Симский, выходя из царской палатки, повстречался с Шереметевым.
– Ну что, господин генерал-фельдмаршал, – спросил Петр Алексеевич, – есть ли какой ответ от визиря?
– Никакого, государь! – сказал Шереметев.
– Да ведь он должен же что-нибудь отвечать.
– Шепелев не воротился, ваше величество. И коли его убили на неприятельских форпостах, так, может быть, визирь и не знает, что мы желаем начать с ним переговоры.
– Да, конечно, дело статочное. Так пошлите, господин фельдмаршал, сей же час друтого парламентера, прикажите ему требовать немедленного ответа и объявить визирю, что если он не хочет вступать с нами в переговоры, то мы с Божией помощью постараемся проложить себе дорогу с оружием в руках и ляжем все до единого, но ни за что не сдадимся на дискрецию.
Фельдмаршал, отправив в турецкий лагерь своего адъютанта, возвратился опять в царскую палатку.
Прошло более двух часов – ответа не было. Вот облака зарделись на востоке. Раскинутый в долине русский стан был еще покрыт ночною тенью, но на гористом берегу Прута начинали уже белеться верхи турецких палаток.
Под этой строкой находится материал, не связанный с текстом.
File: src/rtl/ringctl_pkg.sv
package ringctl_pkg;
   localparam logic [7:0] OFS_VER      = 8'h00;
   localparam logic [7:0] OFS_DBASE    = 8'h04;
   localparam logic [7:0] OFS_DWPTR    = 8'h0C;
   localparam logic [7:0] OFS_CBASE    = 8'h18;
   localparam logic [7:0] OFS_CWPTR    = 8'h1C;
   localparam logic [7:0] OFS_NRECV    = 8'h20;
   localparam logic [7:0] OFS_NSENT    = 8'h28;
   localparam logic [7:0] OFS_NOUT     = 8'h30;
   localparam logic [7:0] OFS_CTRL     = 8'h34;
   localparam logic [7:0] OFS_FDONE    = 8'h38;
   localparam logic [7:0] OFS_IADDR_LO = 8'h3C;
   localparam logic [7:0] OFS_IADDR_HI = 8'h40;
   localparam logic [7:0] OFS_ICTRL    = 8'h48;
   localparam logic [7:0] OFS_IDATA    = 8'h64;

   localparam int CTRL_ACT_BIT   = 4;
   localparam int CTRL_FLUSH_BIT = 5;
   localparam int THR_W          = 10;
   localparam int TMR_W          = 16;

   typedef struct packed {
      logic [TMR_W-1:0] tval;
      logic             en;
      logic [THR_W-1:0] thr;
   } ictrl_t;

   localparam int NUM_CNT = 3;
   typedef enum logic [1:0] {CNT_RECV = 2'd0, CNT_SENT = 2'd1, CNT_OUT = 2'd2} cnt_idx_e;
endpackage

File: src/rtl/ringctl_rdclr_cnt.sv
module ringctl_rdclr_cnt #(
   parameter int W = 32
) (
   input  logic         clk,
   input  logic         rst_n,
   input  logic         inc,
   input  logic         dec,
   input  logic         clr,
   output logic [W-1:0] cnt
);
   localparam logic [W-1:0] CNT_MAX = {W{1'b1}};

   logic [W-1:0] cnt_q, base, nxt;

   always_comb begin
      base = clr ? '0 : cnt_q;
      nxt  = base;
      if (inc && !dec && base != CNT_MAX)
         nxt = base + 1'b1;
      else if (dec && !inc && base != '0)
         nxt = base - 1'b1;
   end

   always_ff @(posedge clk or negedge rst_n)
      if (!rst_n) cnt_q <= '0;
      else        cnt_q <= nxt;

   assign cnt = cnt_q;
endmodule

File: src/rtl/ringctl_flush_hs.sv
module ringctl_flush_hs (
   input  logic clk,
   input  logic rst_n,
   input  logic flush_req,
   input  logic ptr_rd,
   output logic done
);
   logic seen_q;

   always_ff @(posedge clk or negedge rst_n)
      if (!rst_n) seen_q <= 1'b0;
      else        seen_q <= flush_req & (seen_q | ptr_rd);

   assign done = flush_req & seen_q;
endmodule

File: src/rtl/ringctl_irq_coal.sv
module ringctl_irq_coal #(
   parameter int TMR_W = 16,
   parameter int THR_W = 10
) (
   input  logic             clk,
   input  logic             rst_n,
   input  logic             evt,
   input  logic             flush,
   input  logic             en,
   input  logic [THR_W-1:0] thr,
   input  logic [TMR_W-1:0] tval,
   input  logic             rearm,
   output logic             irq_pulse,
   output logic             pend_any
);
   localparam int             PEND_W   = THR_W + 1;
   localparam logic [PEND_W-1:0] PEND_MAX = {PEND_W{1'b1}};

   logic [PEND_W-1:0] pend_q, thr_eff;
   logic [TMR_W-1:0]  tmr_q;
   logic              run_q, armed_q, pulse_q, fire;

   always_comb begin
      thr_eff = (thr == '0) ? PEND_W'(1) : PEND_W'(thr);
      fire    = en && armed_q && (pend_q != '0) &&
                ((pend_q >= thr_eff) || (run_q && tmr_q == '0));
   end

   always_ff @(posedge clk or negedge rst_n)
      if (!rst_n) begin
         pend_q  <= '0;
         tmr_q   <= '0;
         run_q   <= 1'b0;
         armed_q <= 1'b1;
         pulse_q <= 1'b0;
      end else begin
         pulse_q <= fire;
         if (flush) begin
            pend_q <= '0;
            run_q  <= 1'b0;
            tmr_q  <= tval;
         end else if (fire) begin
            pend_q <= PEND_W'(evt);
            run_q  <= evt;
            tmr_q  <= tval;
         end else begin
            if (evt && pend_q != PEND_MAX)
               pend_q <= pend_q + 1'b1;
            if (evt && pend_q == '0) begin
               tmr_q <= tval;
               run_q <= 1'b1;
            end else if (run_q && tmr_q != '0) begin
               tmr_q <= tmr_q - 1'b1;
            end
         end
         if (fire)       armed_q <= 1'b0;
         else if (rearm) armed_q <= 1'b1;
      end

   assign irq_pulse = pulse_q;
   assign pend_any  = (pend_q != '0);
endmodule

File: src/rtl/ringctl_top.sv
module ringctl_top
   import ringctl_pkg::*;
#(
   parameter int          ADDR_W  = 8,
   parameter int          CPTR_W  = 10,
   parameter int          CNT_W   = 32,
   parameter int          DBASE_W = 28,
   parameter int          CBASE_W = 27,
   parameter logic [31:0] VERSION = 32'h7630_3031
) (
   input  logic               clk,
   input  logic               rst_n,
   input  logic               reg_wr,
   input  logic               reg_rd,
   input  logic [ADDR_W-1:0]  reg_addr,
   input  logic [31:0]        reg_wdata,
   output logic [31:0]        reg_rdata,
   input  logic [CPTR_W-1:0]  desc_wptr,
   input  logic               cmpl_evt,
   input  logic               req_recv,
   input  logic               req_sent,
   output logic               ring_active,
   output logic               ring_flush,
   output logic [DBASE_W-1:0] desc_base,
   output logic [CBASE_W-1:0] cmpl_base,
   output logic               irq_valid,
   output logic [63:0]        irq_addr,
   output logic [31:0]        irq_data
);
   initial begin : g_param_chk
      if (ADDR_W < 7 || CPTR_W < 1 || CPTR_W > 32 || CNT_W < 1 || CNT_W > 32 ||
          DBASE_W < 1 || DBASE_W > 32 || CBASE_W < 1 || CBASE_W > 32)
         $error("ringctl_top: parameter out of range");
   end

   function automatic logic hit(input logic [ADDR_W-1:0] a, input logic [7:0] ofs);
      return a == ADDR_W'(ofs);
   endfunction

   logic               act_q, flush_q, flush_done, irq_en, pend_any;
   logic [DBASE_W-1:0] dbase_q;
   logic [CBASE_W-1:0] cbase_q;
   logic [CPTR_W-1:0]  cptr;
   logic [31:0]        iaddr_lo_q, iaddr_hi_q, idata_q;
   ictrl_t             ictrl_q;
   logic               cwp_rd, ctrl_wr;
   logic [NUM_CNT-1:0] c_inc, c_dec, c_clr;
   logic [CNT_W-1:0]   cnt_val [NUM_CNT];
   logic [CNT_W-1:0]   recv_cnt;

   assign cwp_rd  = reg_rd && hit(reg_addr, OFS_CWPTR);
   assign ctrl_wr = reg_wr && hit(reg_addr, OFS_CTRL);

   always_ff @(posedge clk or negedge rst_n)
      if (!rst_n) begin
         act_q      <= 1'b0;
         flush_q    <= 1'b0;
         dbase_q    <= '0;
         cbase_q    <= '0;
         iaddr_lo_q <= '0;
         iaddr_hi_q <= '0;
         idata_q    <= '0;
         ictrl_q    <= '0;
      end else if (reg_wr) begin
         if (ctrl_wr) begin
            act_q   <= reg_wdata[CTRL_ACT_BIT];
            flush_q <= reg_wdata[CTRL_FLUSH_BIT];
         end
         if (hit(reg_addr, OFS_DBASE))    dbase_q    <= reg_wdata[DBASE_W-1:0];
         if (hit(reg_addr, OFS_CBASE))    cbase_q    <= reg_wdata[CBASE_W-1:0];
         if (hit(reg_addr, OFS_IADDR_LO)) iaddr_lo_q <= reg_wdata;
         if (hit(reg_addr, OFS_IADDR_HI)) iaddr_hi_q <= reg_wdata;
         if (hit(reg_addr, OFS_IDATA))    idata_q    <= reg_wdata;
         if (hit(reg_addr, OFS_ICTRL))
            ictrl_q <= '{tval: reg_wdata[31:16], en: reg_wdata[15], thr: reg_wdata[9:0]};
      end

   // completion write pointer: held at zero while a flush is requested
   always_ff @(posedge clk or negedge rst_n)
      if (!rst_n)
         cptr <= '0;
      else if ((ctrl_wr && reg_wdata[CTRL_FLUSH_BIT]) || (flush_q && !ctrl_wr))
         cptr <= '0;
      else if (cmpl_evt)
         cptr <= cptr + 1'b1;

   ringctl_flush_hs u_flush (
      .clk      (clk),
      .rst_n    (rst_n),
      .flush_req(flush_q),
      .ptr_rd   (cwp_rd),
      .done     (flush_done)
   );

   assign c_inc = {req_recv, req_sent, req_recv};
   assign c_dec = {req_sent, 1'b0, 1'b0};
   assign c_clr = {reg_rd && hit(reg_addr, OFS_NOUT),
                   reg_rd && hit(reg_addr, OFS_NSENT),
                   reg_rd && hit(reg_addr, OFS_NRECV)};

   for (genvar i = 0; i < NUM_CNT; i++) begin : g_cnt
      ringctl_rdclr_cnt #(.W(CNT_W)) u_cnt (
         .clk  (clk),
         .rst_n(rst_n),
         .inc  (c_inc[i]),
         .dec  (c_dec[i]),
         .clr  (c_clr[i]),
         .cnt  (cnt_val[i])
      );
   end

   assign recv_cnt = cnt_val[CNT_RECV];
   assign irq_en   = ictrl_q.en;

   ringctl_irq_coal #(.TMR_W(TMR_W), .THR_W(THR_W)) u_coal (
      .clk      (clk),
      .rst_n    (rst_n),
      .evt      (cmpl_evt && !flush_q),
      .flush    (flush_q),
      .en       (ictrl_q.en),
      .thr      (ictrl_q.thr),
      .tval     (ictrl_q.tval),
      .rearm    (cwp_rd),
      .irq_pulse(irq_valid),
      .pend_any (pend_any)
   );

   always_comb begin
      reg_rdata = '0;
      if      (hit(reg_addr, OFS_VER))      reg_rdata = VERSION;
      else if (hit(reg_addr, OFS_DBASE))    reg_rdata = 32'(dbase_q);
      else if (hit(reg_addr, OFS_DWPTR))    reg_rdata = 32'(desc_wptr);
      else if (hit(reg_addr, OFS_CBASE))    reg_rdata = 32'(cbase_q);
      else if (hit(reg_addr, OFS_CWPTR))    reg_rdata = 32'(cptr);
      else if (hit(reg_addr, OFS_NRECV))    reg_rdata = 32'(cnt_val[CNT_RECV]);
      else if (hit(reg_addr, OFS_NSENT))    reg_rdata = 32'(cnt_val[CNT_SENT]);
      else if (hit(reg_addr, OFS_NOUT))     reg_rdata = 32'(cnt_val[CNT_OUT]);
      else if (hit(reg_addr, OFS_CTRL))     reg_rdata = 32'({flush_q, act_q}) << CTRL_ACT_BIT;
      else if (hit(reg_addr, OFS_FDONE))    reg_rdata = {31'd0, flush_done};
      else if (hit(reg_addr, OFS_IADDR_LO)) reg_rdata = iaddr_lo_q;
      else if (hit(reg_addr, OFS_IADDR_HI)) reg_rdata = iaddr_hi_q;
      else if (hit(reg_addr, OFS_ICTRL))    reg_rdata = {ictrl_q.tval, ictrl_q.en, 5'd0, ictrl_q.thr};
      else if (hit(reg_addr, OFS_IDATA))    reg_rdata = idata_q;
   end

   assign ring_active = act_q;
   assign ring_flush  = flush_q;
   assign desc_base   = dbase_q;
   assign cmpl_base   = cbase_q;
   assign irq_addr    = {iaddr_hi_q, iaddr_lo_q};
   assign irq_data    = idata_q;
endmodule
Вот первый луч восходящего солнца отразился на позолоченной луне великолепного шатра визирского; раздался пушечный выстрел, и неприятельское ядро просвистело над царской палаткою.
– Вот нам и ответ от визиря! – сказал Шереметев. – Слышишь, государь?
– Слышу, Борис Петрович!.. Ну, как ты думаешь?
– Да о чем тут думать?.. Делать-то нечего, – потешимся в последний раз… Что, в самом деле: умирать так умирать!.. Да нелегко же и туркам-то будет! – промолвил фельдмаршал, нахмурив свои седые брови.
– А если мы не пробьемся? – спросил Петр Алексеевич.
– Так что ж, ты надежа государь, – прервал старик Шереметев, помолодев двадцатью годами, – мертвым срама нет! А мы все готовы умереть с тобой.
– Спасибо, добрый и верный слуга мой! – сказал Петр, обнимая Шереметева. – Спасибо, брат Борис!
Вот снова раздался пушечный выстрел, за ним другой, третий; все неприятельские батареи вспыхнули, и турецкие ядра посыпались в русский лагерь.
– Эк они, проклятые! – проговорил Шереметев. – Видно, пороху-то у них много!..
– Господин фельдмаршал, – сказал государь Петр Алексеевич твердым и спокойным голосом, – прикажите строиться войску в каре; обоз, понтоны и артиллерия в средине. В переднем фасе полки Преображенский и Семеновский; кавалерия в арьергарде; все генералы и штаб-офицеры по своим местам.
– Слушаю, ваше величество!
– Катенька, – сказал государь, – палатку сейчас снимут; ступай садись в карету и посади с собой князя Кантемира.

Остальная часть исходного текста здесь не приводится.